Using Maxwell’s Current Law (3), the chemiosmotic electrical process can now be viewed in the electro-osmotic approach as the flow of total (true) current across the electron transport complexes and lipid membrane. (These methods have also been used by [56] to analyze physical systems of the general Butler–Vollmer class.)
Perplexing issues of complexity in electron and proton flow [19,20,21,22] do not have to be explained by words alone in the electro-osmotic hypothesis, in contrast to the chemiosmotic hypothesis which is notable for its lack of specific quantitative predictions of flows or other nonequilibrium phenomena. In the electro-osmotic approach, flows can be estimated with the Maxwell current law (3) just as the perplexing issues of the mechanism of ion current flow through N a +   and K +   selective channels have been analyzed for many years [18]. Imagine how difficult it would be to understand the coupling of N a +   and K + currents [70] that produce the propagating action potential if one did not use current laws!

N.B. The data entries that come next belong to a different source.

Context: an optimization exercise on an open-source flow, tuned for small area, a short achievable clock period and few clock cycles per item. The choices shown serve that exercise and are no tape-out recipe.
Function was checked by simulation only, so behaviour that the tests miss may differ from the original.
Power is estimated from default activity; no workload was simulated.

==> flow/design.v (outline; a module is shown in full before it is edited, if it fits) <==
// module sp_inv: 3 lines
// module sp_nand2: 3 lines
// module sp_nor2: 3 lines
// module sp_nand2b: 3 lines
// module sp_nor2b: 3 lines
// module sp_aoi21: 3 lines
// module sp_oai21: 3 lines
// module sp_xor2: 3 lines
// module sp_xnor2: 3 lines
// module sp_nand3: 3 lines
// module sp_nand4: 3 lines
// module sub_pipelined: 2705 lines
module sub_pipelined #(
   parameter int unsigned w = sub_pipelined_pkg::SUB_W,
   parameter int unsigned s = sub_pipelined_pkg::SUB_S
) (
   input  logic         clk,
   input  logic         rstn,
   input  logic [w-1:0] op1,
   input  logic [w-1:0] op2,
   input  logic         valid_op1,
   input  logic         valid_op2,
   output logic         op_ready,
   output logic [w-1:0] res,
   output logic         valid,
   output logic         borrow,
   output logic         zero,
   input  logic         res_ready
);
  // ...
==> flow/flow/run.sh <==
#!/bin/bash
# Layout flow: the standard flow (standard.sh, synthesis unchanged) with
#  - each I/O port buffered by a plain sky130_fd_sc_hd__buf_1 instead of the
#    buffer cell buffer_ports would pick by itself;
#  - after floorplan, every combinational cell reset to its _1 size
#    (flow/downsize.tcl), so that timing repair sizes up only what it needs;
#  - timing repair asked for extra setup margin (SETUP_SLACK_MARGIN below);
#  - the clock tree built from clkbuf_8 cells instead of clkbuf_16.
# Each step's full output goes to its own log file in this folder.
set -eo pipefail
ARGS=("BUFFER_PORTS_ARGS=-buffer_cell sky130_fd_sc_hd__buf_1"
      "SETUP_SLACK_MARGIN=1.1"
      "CTS_BUF_LIST=sky130_fd_sc_hd__clkbuf_8")
bash standard.sh "${ARGS[@]}" floorplan > standard_floorplan.log 2>&1
F=$PWD/orfs/results/sky130hd/sub_pipelined/base/2_floorplan.odb
ODB_IN=$F ODB_OUT=$F openroad -no_init -exit flow/downsize.tcl > downsize.log 2>&1
bash standard.sh "${ARGS[@]}" finish > standard_finish.log 2>&1
==> flow/flow/downsize.tcl <==
# Reset every combinational cell that synthesis upsized to its _1 size, so
# that timing repair later sizes up only the gates that need it.
read_db $::env(ODB_IN)
set db [ord::get_db]
set n 0
foreach inst [[ord::get_db_block] getInsts] {
  set m [[$inst getMaster] getName]
  if {![regexp {^(sky130_fd_sc_hd__)([a-z0-9]+)_([0-9]+)$} $m -> pfx base sz]} { continue }
  if {[regexp {^(e?df|dl|sdf|tap|fill|decap|conb|clk)} $base]} { continue }
  if {$sz == 1} { continue }
  set new [$db findMaster ${pfx}${base}_1]
  if {$new == "NULL" || $new == ""} { continue }
  $inst swapMaster $new
  incr n
}
puts "downsized $n cells"
write_db $::env(ODB_OUT)
==> flow/standard.sh <==
#!/bin/bash
# synth_recipe.tcl (not shown) runs the flow's synth.tcl, then flattens the netlist and writes it again
# the make line also repeats each setting of config.mk as NAME=value (left out here)
make -C /OpenROAD-flow-scripts/flow DESIGN_CONFIG=/design/flow/config.mk WORK_HOME=/design/flow/orfs CLKGATE_MAP_FILE= SYNTH_SCRIPT=/design/flow/synth_recipe.tcl "${@:-finish}"
==> flow/config.mk <==
export PLATFORM = sky130hd
export DESIGN_NAME = sub_pipelined
export DESIGN_NICKNAME = sub_pipelined
export VERILOG_FILES = /design/flow/design.v
export SDC_FILE = /design/flow/constraint.sdc
export NUM_CORES = 4
export LEC_CHECK = 0
export CAP_MARGIN = 20
export CORE_MARGIN = 2
export CORE_UTILIZATION = 40
export PLACE_DENSITY = 0.6
export SLEW_MARGIN = 20
export SYNTH_HIERARCHICAL = 1
export SYNTH_MINIMUM_KEEP_SIZE = 0
==> flow/constraint.sdc <==
create_clock -name core_clock -period 3.5 [get_ports {clk}]
set_input_delay 0.7000 -clock core_clock [delete_from_list [all_inputs] [get_ports {clk}]]
set_output_delay 0.7000 -clock core_clock [all_outputs]
set_load 0.01 [all_outputs]
==> impl_metrics.csv, run 1 <==
group,metric,value,unit
placement,gp_congestion,0.886,
logic_synthesis,yosysUniqueCellTypes,16,
logic_synthesis,synth.top_cells.by_area,"edfxtp_1, xor2_1, xnor2_1, buf_4, nand2b_1",
worst_setup_path,critPathSlowestCell,"xor2_1",
sta,setup_viol,0,
worst_setup_path,worst-path-stages,11,
finish,areaGrowthSynthToFinish,13.5,%
route,drt-met1-wl,13.4,mm
power,top_power_group,"sequential cells",
route,vias,10000,
power,clk-power,0.00140,W
worst_setup_path,reg2reg_from,"valid_q$_DFFE_PN0P_",
route,drtPass1Iterations,5,
route,wl_met3,2.70,mm
die,die_w,181,µm
finish,inv_count,116,
global_routing,overflow,0,
finish,fin_nets,1963,
outcome,status,"no timing/DRC/antenna violations",
power,p_switching,0.00223,W
worst_setup_path,cp.buffers_inverters,3,
finish,largest_class,"multi-input combinational cells",
worst_hold_path,holdPathEnd,"valid_q$_DFFE_PN0P_",
power,power.leakage,5.05,nW
logic_synthesis,synth_enable_flop_cells,154,
power,clockPowerShare,22.8,%
logic_synthesis,synth.mux.area_fraction,0,%
power,combPwrFrac,33.6,%
power,comb-power,0.00206,W
worst_setup_path,reg2reg_to,"d_q[68]$_DFFE_PP_",
logic_synthesis,synth_fa_ha_area_share,0,%
power,intPower,0.00390,W
clock_tree,post_cts_resized,16,
logic_synthesis,synthSimpleGateAreaFrac,17.2,%
finish,fillCellCount,3056,
route,ant_nets,0,
sta,max-slew-margin-rel,65.6,%
finish,num-multi-input-gates,1000,
Testbench counts, summed over its fixed seeds: cycles 3,208, items 3,200.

Respiratory Complex Five and ATP production. The total current produced by Respiratory Complex 4 generates ATP in the synthase enzyme of Complex 5. It is the total current that generates the ATP, not just the proton flux. An explicit treatment of the coupling of Complex 4 and 5 is a goal as we extend the work of [57].
Extended this way, the chemiosmotic hypothesis [19,20,21,22,23,24,25,26,27] fits into, and takes advantage of, the general treatment of electricity in the physical sciences [1,15,39,55] just as the qualitative understanding of the action potential [71,72] fits into the general treatment of electricity and takes advantage of the cable equation [16,17,70,104,105].
In the original chemiosmotic hypothesis [19,20,21,22,23,24,25,26,27], conduction currents did not fit so naturally. Flows of electrons and protons (and currents) were not identified as the currents of physics, as defined in the Maxwell equations of electrodynamics, e.g., Equation (2).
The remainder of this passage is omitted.